Exercise → A stretch of the entries below is to be set down exactly, running from the line with "export CTS_BUF_LIST = sky130_fd_sc_hd__clkbuf_8" through the line with "power grew 93%", both included, and no other line.

Task material →

#####

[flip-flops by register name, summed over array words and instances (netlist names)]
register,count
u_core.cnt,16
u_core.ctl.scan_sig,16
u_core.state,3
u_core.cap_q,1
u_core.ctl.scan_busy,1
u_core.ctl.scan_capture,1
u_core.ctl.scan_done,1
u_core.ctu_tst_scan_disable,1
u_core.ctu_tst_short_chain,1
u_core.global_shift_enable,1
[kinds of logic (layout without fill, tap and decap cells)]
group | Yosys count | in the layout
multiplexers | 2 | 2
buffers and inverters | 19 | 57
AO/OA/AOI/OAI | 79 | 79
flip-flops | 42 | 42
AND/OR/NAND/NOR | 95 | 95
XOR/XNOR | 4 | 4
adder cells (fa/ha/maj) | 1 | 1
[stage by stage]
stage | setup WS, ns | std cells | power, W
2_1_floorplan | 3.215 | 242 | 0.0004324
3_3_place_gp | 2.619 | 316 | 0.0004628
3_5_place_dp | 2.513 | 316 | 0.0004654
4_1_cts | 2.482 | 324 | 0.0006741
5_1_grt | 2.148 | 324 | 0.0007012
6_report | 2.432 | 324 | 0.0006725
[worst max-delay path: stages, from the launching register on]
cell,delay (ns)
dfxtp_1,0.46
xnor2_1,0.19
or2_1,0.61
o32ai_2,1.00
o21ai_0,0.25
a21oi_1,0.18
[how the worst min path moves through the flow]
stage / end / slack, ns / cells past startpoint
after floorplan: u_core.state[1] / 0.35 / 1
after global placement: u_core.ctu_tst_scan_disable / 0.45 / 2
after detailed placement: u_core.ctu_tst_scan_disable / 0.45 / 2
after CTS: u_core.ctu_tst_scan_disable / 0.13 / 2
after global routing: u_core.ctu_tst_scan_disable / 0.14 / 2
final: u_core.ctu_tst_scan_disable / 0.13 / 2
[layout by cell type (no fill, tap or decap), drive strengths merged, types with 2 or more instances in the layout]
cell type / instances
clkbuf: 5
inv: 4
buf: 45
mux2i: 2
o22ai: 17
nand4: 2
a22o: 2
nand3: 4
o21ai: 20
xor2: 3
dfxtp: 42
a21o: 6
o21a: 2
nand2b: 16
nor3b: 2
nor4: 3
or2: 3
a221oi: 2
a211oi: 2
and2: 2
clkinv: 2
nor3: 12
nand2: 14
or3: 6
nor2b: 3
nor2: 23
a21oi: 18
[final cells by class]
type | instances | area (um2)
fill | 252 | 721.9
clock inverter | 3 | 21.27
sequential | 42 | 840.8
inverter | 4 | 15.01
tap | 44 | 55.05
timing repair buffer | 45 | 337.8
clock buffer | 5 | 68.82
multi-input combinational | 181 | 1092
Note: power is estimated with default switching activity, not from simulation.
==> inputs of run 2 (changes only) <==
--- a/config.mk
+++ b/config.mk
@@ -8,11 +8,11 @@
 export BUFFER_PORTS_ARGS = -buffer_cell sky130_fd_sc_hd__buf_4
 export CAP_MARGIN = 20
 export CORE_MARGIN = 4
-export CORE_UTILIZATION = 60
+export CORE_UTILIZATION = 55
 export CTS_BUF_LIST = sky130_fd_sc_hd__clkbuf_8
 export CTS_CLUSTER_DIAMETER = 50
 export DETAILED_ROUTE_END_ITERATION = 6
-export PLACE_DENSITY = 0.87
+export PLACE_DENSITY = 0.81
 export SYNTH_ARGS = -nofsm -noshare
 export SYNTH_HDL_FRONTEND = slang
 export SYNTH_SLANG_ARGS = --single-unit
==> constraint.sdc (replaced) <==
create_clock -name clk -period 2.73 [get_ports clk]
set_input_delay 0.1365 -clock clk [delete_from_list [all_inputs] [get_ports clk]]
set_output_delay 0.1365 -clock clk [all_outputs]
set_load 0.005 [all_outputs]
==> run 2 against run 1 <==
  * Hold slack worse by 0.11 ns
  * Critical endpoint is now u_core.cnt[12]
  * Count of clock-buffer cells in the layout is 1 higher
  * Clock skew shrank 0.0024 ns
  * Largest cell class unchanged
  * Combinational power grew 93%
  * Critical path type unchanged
[src/rtl/ps2_key_decoder.sv]
// rtl/ps2_key_decoder.sv - PS/2 set-2 receiver and arrow/shift/space key-state decoder
//
// Receives raw PS/2 frames, validates start/parity/stop and a per-frame
// timeout, then decodes make/break scancodes into held/released key levels.
//
// Ports:
//   clk, resetN         system clock, asynchronous active-low reset
//   ps2Clk, ps2Data     raw keyboard pins (asynchronous to clk)
//   rightArrow          right arrow held (E0-prefixed RIGHT_CODE)
//   leftArrow           left arrow held (E0-prefixed LEFT_CODE)
//   superSpeed          speed key held (SPEED_CODE, no prefix)
//   fire                fire key held (FIRE_CODE, no prefix)
//   byteValid           one-cycle strobe, good frame received
//   byteOut             last good byte, held between strobes
//   frameErr            one-cycle strobe, parity/stop/timeout error
module ps2_key_decoder #(
    parameter int          TIMEOUT_CYCLES = 100000,
    parameter logic [7:0]  RIGHT_CODE     = 8'h74,
    parameter logic [7:0]  LEFT_CODE      = 8'h6B,
    parameter logic [7:0]  SPEED_CODE     = 8'h12,
    parameter logic [7:0]  FIRE_CODE      = 8'h29
) (
    input  logic       clk,
    input  logic       resetN,
    input  logic       ps2Clk,
    input  logic       ps2Data,
    output logic       rightArrow,
    output logic       leftArrow,
    output logic       superSpeed,
    output logic       fire,
    output logic       byteValid,
    output logic [7:0] byteOut,
    output logic       frameErr
);

    localparam int                GAP_W   = $clog2(TIMEOUT_CYCLES + 1);
    localparam logic [GAP_W-1:0]  GAP_MAX = GAP_W'(TIMEOUT_CYCLES);

    typedef enum logic {IDLE, RX} state_t;

    logic [1:0]       clkSync;
    logic [1:0]       dataSync;
    logic             clkPrev;
    logic             fall;
    logic             bitIn;
    logic [GAP_W-1:0] gapCnt;
    logic             timeoutHit;

    state_t           state, stateNext;
    logic [3:0]       bitCnt, bitCntNext;
    logic [7:0]       shiftReg, shiftNext;
    logic             parityBit, parityNext;

    logic             frameDone;
    logic             frameGood;
    logic             validNext;
    logic             errNext;

    logic             ext;
    logic             brk;

    // Synchronizers reset to 0 so a high idle line after reset never looks
    // like a falling edge.
    always_ff @(posedge clk or negedge resetN) begin
        if (!resetN) begin
            clkSync  <= 2'b00;
            dataSync <= 2'b00;
            clkPrev  <= 1'b0;
        end else begin
            clkSync  <= {clkSync[0], ps2Clk};
            dataSync <= {dataSync[0], ps2Data};
            clkPrev  <= clkSync[1];
        end
    end

    assign fall  = clkPrev & ~clkSync[1];
    assign bitIn = dataSync[1];

    // Gap counter: cleared by every edge, saturates at the timeout value.
    always_ff @(posedge clk or negedge resetN) begin
        if (!resetN) begin
            gapCnt <= '0;
        end else if (fall) begin
            gapCnt <= '0;
        end else if (gapCnt != GAP_MAX) begin
            gapCnt <= gapCnt + GAP_W'(1);
        end
    end

    assign timeoutHit = (state == RX) && !fall && (gapCnt == GAP_MAX);

    // Receiver state register
    always_ff @(posedge clk or negedge resetN) begin
        if (!resetN) begin
            state     <= IDLE;
            bitCnt    <= 4'd0;
            shiftReg  <= 8'h00;
            parityBit <= 1'b0;
        end else begin
            state     <= stateNext;
            bitCnt    <= bitCntNext;
            shiftReg  <= shiftNext;
            parityBit <= parityNext;
        end
    end

    // Receiver next-state logic. A new start bit clears the shifter, so a
    // frame abandoned by timeout never leaks into the next byte.
    always_comb begin
        stateNext  = state;
        bitCntNext = bitCnt;
        shiftNext  = shiftReg;
        parityNext = parityBit;
        case (state)
            IDLE: begin
                if (fall && !bitIn) begin
                    stateNext  = RX;
                    bitCntNext = 4'd1;
                    shiftNext  = 8'h00;
                end
            end
            RX: begin
                if (timeoutHit) begin
                    stateNext  = IDLE;
                    bitCntNext = 4'd0;
                end else if (fall) begin
                    if (bitCnt <= 4'd8) begin
                        shiftNext  = {bitIn, shiftReg[7:1]};
                        bitCntNext = bitCnt + 4'd1;
                    end else if (bitCnt == 4'd9) begin
                        parityNext = bitIn;
                        bitCntNext = 4'd10;
                    end else begin
                        stateNext  = IDLE;
                        bitCntNext = 4'd0;
                    end
                end
            end
            default: begin
                stateNext  = IDLE;
                bitCntNext = 4'd0;
            end
        endcase
    end

    // Receiver output decode; the strobes themselves are registered below.
    always_comb begin
        frameDone = (state == RX) && fall && (bitCnt == 4'd10);
        frameGood = frameDone && bitIn && (^{shiftReg, parityBit});
        validNext = frameGood;
        errNext   = (frameDone && !frameGood) || timeoutHit;
    end

    always_ff @(posedge clk or negedge resetN) begin
        if (!resetN) begin
            byteValid <= 1'b0;
            frameErr  <= 1'b0;
            byteOut   <= 8'h00;
        end else begin
            byteValid <= validNext;
            frameErr  <= errNext;
            if (validNext) begin
                byteOut <= shiftReg;
            end
        end
    end

    // Scancode decoder: E0/F0 arm the prefix flags, the next code consumes
    // them. A receive error drops any pending prefix.
    always_ff @(posedge clk or negedge resetN) begin
        if (!resetN) begin
            ext        <= 1'b0;
            brk        <= 1'b0;
            rightArrow <= 1'b0;
            leftArrow  <= 1'b0;
            superSpeed <= 1'b0;
            fire       <= 1'b0;
        end else if (frameErr) begin
            ext <= 1'b0;
            brk <= 1'b0;
        end else if (byteValid) begin
            case (byteOut)
                8'hE0: ext <= 1'b1;
                8'hF0: brk <= 1'b1;
                8'h00, 8'hFF: begin
                    ext        <= 1'b0;
                    brk        <= 1'b0;
                    rightArrow <= 1'b0;
                    leftArrow  <= 1'b0;
                    superSpeed <= 1'b0;
                    fire       <= 1'b0;
                end
                default: begin
                    if (ext && byteOut == RIGHT_CODE)  rightArrow <= !brk;
                    if (ext && byteOut == LEFT_CODE)   leftArrow  <= !brk;
                    if (!ext && byteOut == SPEED_CODE) superSpeed <= !brk;
                    if (!ext && byteOut == FIRE_CODE)  fire       <= !brk;
                    ext <= 1'b0;
                    brk <= 1'b0;
                end
            endcase
        end
    end

endmodule

[config.mk]
export PLATFORM = sky130hd
export DESIGN_NAME = ps2_key_decoder
export DESIGN_NICKNAME = d
export VERILOG_FILES = /design/src/rtl/ps2_key_decoder.sv
export SDC_FILE = /design/constraint.sdc
export NUM_CORES = 1
export LEC_CHECK = 0
export BUFFER_PORTS_ARGS = -buffer_cell sky130_fd_sc_hd__buf_2
export CAP_MARGIN = 30
export CORE_UTILIZATION = 55
export DETAILED_ROUTE_END_ITERATION = 8
export PLACE_DENSITY = 0.83
export SKIP_LAST_GASP = 1
export SLEW_MARGIN = 5
export SYNTH_ARGS = -nofsm -noshare
export SYNTH_HDL_FRONTEND = slang
export SYNTH_SLANG_ARGS = --single-unit
[constraint.sdc]
create_clock -name clk -period 5.2 [get_ports clk]
set_input_delay 0.52 -clock clk [delete_from_list [all_inputs] [get_ports clk]]
set_output_delay 0.52 -clock clk [all_outputs]
set_load 0.05 [all_outputs]
==> impl_metrics.yaml <==
status:
  status: "finished clean"
critical_path:
  path_common_cell: "o21ai_0"
  crit_family: "compound AO/OA/AOI/OAI gates"
  max_stage_delay_ns: 0.51
  path_class: "register to register"
  cp-end-kind: "register"
  crit_path_cell_trace: "nor4bb_1, nand3_1, o21ai_0, o21ai_0, a21o_1"
  cp_num_buf_inv: 0
  start_kind: "register"
  required_ns: 5.39
  critPathMaxFanout: 5
  slowest_stage: "nor4bb_1"
  arrival_ns: 2.33
place:
  dp_hpwl_um: 3200
  finalWeightedCongestion: 0.843
  portBuffers: 17
grt:
  grt_overflow: 0
  grt_pass1_wl_um: 8070
  grt_max_degree: 53
  antenna_found_initial: 0
  track_usage_pct: 20.7
  grt_pass1_vias: 1827
final_layout:
  area_growth_pct: 9.49
  final_common_cell: "dfrtp_1"
  nNetsFinal: 285
  drive_above_1_share_pct: 13.4
  final_cell_mix: "dfrtp_1, nand2_1, nor2_1, o21ai_0, buf_2"
  antenna-diode-count: 0
sta:
  finalHoldViolCount: 0
  worst_slew_pin_slew_ns: 0.657
  fin_crit_sh_pct: 41.1
  fin_crit_ns: 2.14
  slew_violations: 0
  fmax_mhz: 468
  timing.setup.tns_ns: 0
  skew_ns: 0.00795
  maxSlewHeadroom_pct: 55.5
  final-setup-viol-count: 0
  rsz0062_at_grt: "no"
yosys:
  synth.cell_area_um2: 2530
  postSynthAreaPerCell_um2: 9.97
  ys.flop_type: "dfrtp_1"
  ys_ff_latch: 52
  async_flop_share_pct: 100
  synth-seq-area-share_pct: 51.4
  synth.distinct_cells: 40
  synth_edf_count: 0
  yosys_warnings: 0
  synth_nets: 264
  syn_inst: 254
floorplan:
  fp.dieW_um: 69.9
  core_um2: 4380
  die_area_um2: 4880
  die_h_um: 69.9
  placementRows: 24
  boundaryPins: 18
  initial_core_util_pct: 57.8
routing:
  drc_errors: 0
  ant_nets: 0
  vias: 1941
  vias_per_cell: 5.92
  routed_wl_um: 4560
  drtIter0Drc: 108
  wire_per_inst_um: 13.9
  first_pass_iters: 4
clock_tree:
  clk_pin_slew_ns: 0.09
  numCtsBuffers: 5
  cts.sink_count: 52
  cts_root_buf: "clkbuf_8"
  cts_resized: 0
  insertion_delay_ns: 0.30
  cts_max_level: 2
  cts_setup_buffers: 0
  cts_tree: "yes"
  hold_buffers: 0
  clockBufferDepth: 2
power:
  clkPwrFrac_pct: 20.7
  share_comb_of_total_power_pct: 29.7
  power_mw: 1.14
  p_leak_nw: 1.27
  p_seq_share_pct: 49.6
  p_sw_mw: 0.395
  ir_worst_vdd_mv: 0.265
  switching_share_pct: 34.6
  p_per_area_nw_per_um2: 412
  p_int_mw: 0.747
job:
  max_cap_violations: 0
worst_hold_path:
  hold_path.class: "input pin to asynchronous set/reset pin"
[cells in the mapped netlist (2+ instances only)]
cell type,count,share of area [%]
nand3_1,8,1.6
nor2b_1,2,0.49
nand2b_1,3,0.74
mux2_2,9,4.0
nor3_1,11,2.2
dfrtp_1,52,51
a21o_1,3,0.89
clkbuf_1,5,0.74
inv_1,13,1.9
o21ai_0,21,4.2
or3_1,7,1.7
nor2_1,21,3.1
a21oi_1,11,2.2
nor4bb_1,2,0.79
o21bai_1,2,0.59
o31ai_1,2,0.59
nand4_1,6,1.5
nor4b_1,3,1.0
nand2_1,30,4.4
xor2_1,3,1.0
xnor2_1,13,4.5
ha_1,6,3.0
nor4_1,2,0.49
nand4b_1,3,1.0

#####

Solution to this problem →
 export CTS_BUF_LIST = sky130_fd_sc_hd__clkbuf_8
 export CTS_CLUSTER_DIAMETER = 50
 export DETAILED_ROUTE_END_ITERATION = 6
-export PLACE_DENSITY = 0.87
+export PLACE_DENSITY = 0.81
 export SYNTH_ARGS = -nofsm -noshare
 export SYNTH_HDL_FRONTEND = slang
 export SYNTH_SLANG_ARGS = --single-unit
==> constraint.sdc (replaced) <==
create_clock -name clk -period 2.73 [get_ports clk]
set_input_delay 0.1365 -clock clk [delete_from_list [all_inputs] [get_ports clk]]
set_output_delay 0.1365 -clock clk [all_outputs]
set_load 0.005 [all_outputs]
==> run 2 against run 1 <==
  * Hold slack worse by 0.11 ns
  * Critical endpoint is now u_core.cnt[12]
  * Count of clock-buffer cells in the layout is 1 higher
  * Clock skew shrank 0.0024 ns
  * Largest cell class unchanged
  * Combinational power grew 93%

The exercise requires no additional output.